I am sure that if the Op had posted about offering that she had housed her sister or sister in law and her daughter but now didn't want them to stay for a year from now the responses on here would be very different. It's a horrible situation for your guest but you have done your part Op, you have given them safe housing. If you don't want to open your home up to them anymore, that's your prerogative. Give her a deadline to move but support her to do so. You have done enough.

Dontwanttoberudeorwastetime · 30/07/2022 09:59

@RedToothBrush crikey.

MiddleParking · 30/07/2022 10:01

RedToothBrush · 30/07/2022 09:48

A refugee with £8000 in savings is not eligible for universal credit.

Applying for it would be attempting fraud.

They must not have over £6000 in savings.

This isnt open for debate.

Well it is open for debate because it’s completely untrue Confused

Circleofshells · 30/07/2022 10:02

waterrat · 30/07/2022 09:49

I have sympathy for everyone in this situation. Having someone in your home is very very intense - my friend took a couple in and hated it! And she is a refugee herself so really understood what they were going through.

FOr those saying the savings should be used - as that is what they are for. Please try to remember this is not the same as a UK resident using savings for a boiler repair - this family have to consider that they may want to return to the Ukraine and rebuild their lives. It is psychological trauma - imagine your home you live in now being bombed and destroyed and the government being unable to help you.

This woman has no idea what the next six months holds - and she is right ! Because right now her host is planning/ considering evicting her and withholding some money she had planned on giving her.

This woman is absolutely right to be very very careful about how she spends her only security -

If you read Primo Levis book about the holocaust - he talks about how only the selfish survives. he says 'the best of us did not live' that is because survival instincts are what we may call 'selfish'

If you think 'good refugees' were always thinking of others you are very wrong.

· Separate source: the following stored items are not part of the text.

==> src/flat_wrapper.sv <==
// flat-port wrapper written by rule: the top's interface ports become plain ports
module macc_matrix_port_flat 
#(
    parameter int DIM   = 4,
    parameter int WIDTH = 32
)
  (clk, rst, bus_clr, bus_wen, bus_ren, bus_data_in, bus_data_out, bus_count, bus_full, bus_empty, bus_wr_row, bus_wr_col, bus_load_done, bus_ovf_err, bus_unf_err);
  macc_matrix_port_if #(.DIM(DIM), .WIDTH(WIDTH)) bus_i ();
  input logic clk;
  input logic rst;
  input wire logic [$bits(bus_i.clr)-1:0] bus_clr;
  input wire logic [$bits(bus_i.wen)-1:0] bus_wen;
  input wire logic [$bits(bus_i.ren)-1:0] bus_ren;
  input wire logic [$bits(bus_i.data_in)-1:0] bus_data_in;
  output wire logic [$bits(bus_i.data_out)-1:0] bus_data_out;
  output wire logic [$bits(bus_i.count)-1:0] bus_count;
  output wire logic [$bits(bus_i.full)-1:0] bus_full;
  output wire logic [$bits(bus_i.empty)-1:0] bus_empty;
  output wire logic [$bits(bus_i.wr_row)-1:0] bus_wr_row;
  output wire logic [$bits(bus_i.wr_col)-1:0] bus_wr_col;
  output wire logic [$bits(bus_i.load_done)-1:0] bus_load_done;
  output wire logic [$bits(bus_i.ovf_err)-1:0] bus_ovf_err;
  output wire logic [$bits(bus_i.unf_err)-1:0] bus_unf_err;
  assign bus_i.clr = bus_clr;
  assign bus_i.wen = bus_wen;
  assign bus_i.ren = bus_ren;
  assign bus_i.data_in = bus_data_in;
  assign bus_data_out = bus_i.data_out;
  assign bus_count = bus_i.count;
  assign bus_full = bus_i.full;
  assign bus_empty = bus_i.empty;
  assign bus_wr_row = bus_i.wr_row;
  assign bus_wr_col = bus_i.wr_col;
  assign bus_load_done = bus_i.load_done;
  assign bus_ovf_err = bus_i.ovf_err;
  assign bus_unf_err = bus_i.unf_err;
  macc_matrix_port #(.DIM(DIM), .WIDTH(WIDTH)) u_core (.clk(clk), .rst(rst), .bus(bus_i));
endmodule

It may appear to you that this woman is 'safe' so she should relax - you are wrong. She is in a crisis situation with zero security and her husband could be murdered any minute - she has a vulnerable teenager to protect.

Try to reframe how you look at her situation.

This is an important post. Great need and severe trauma don’t always look how you think they should, in fact they rarely do. The impact of this level insecurity on someone’s capacity to reason and plan shouldn’t be underestimated.

Blueberrywitch · 30/07/2022 10:04

I don’t think 10,000 for a family of 3 is so much money that she doesn’t need any extra help if she needed to resettle. That would go very quickly. I don’t think you should go back on your plan to donate the extra money because of this savings - if you only have 10,000 then an extra 1,000 is going to be a lot!! Additionally, she’s still a woman reliant on a husband, perhaps her own pot of money will come in real handy one day for her and her child.

You’ve done an amazing thing OP and should be so proud of your generous spirit! I think it’s reasonable to give them the three months notice you mention, and give them the pot of money you had planned. Help her fill in the UC forms and be honest about the financial support from husband - with income disparity across regions she still might be entitled to something anyway.

don’t Imply that you’re sick of her attitude etc - just take the high road, take emotion out of it and wish them well on the next phase of their journey so that when you look back on this time you don’t have to cringe about anything you said or did.

Quincythequince · 30/07/2022 10:05

BloodAndFire · 30/07/2022 09:58

You're applauding someone for calling refugees

cunty fuckers here for a free lunch

?

Except that’s really not what that post said is it! Did you even read the whole thing?

The post was informed and considered and actually made a lot of sense.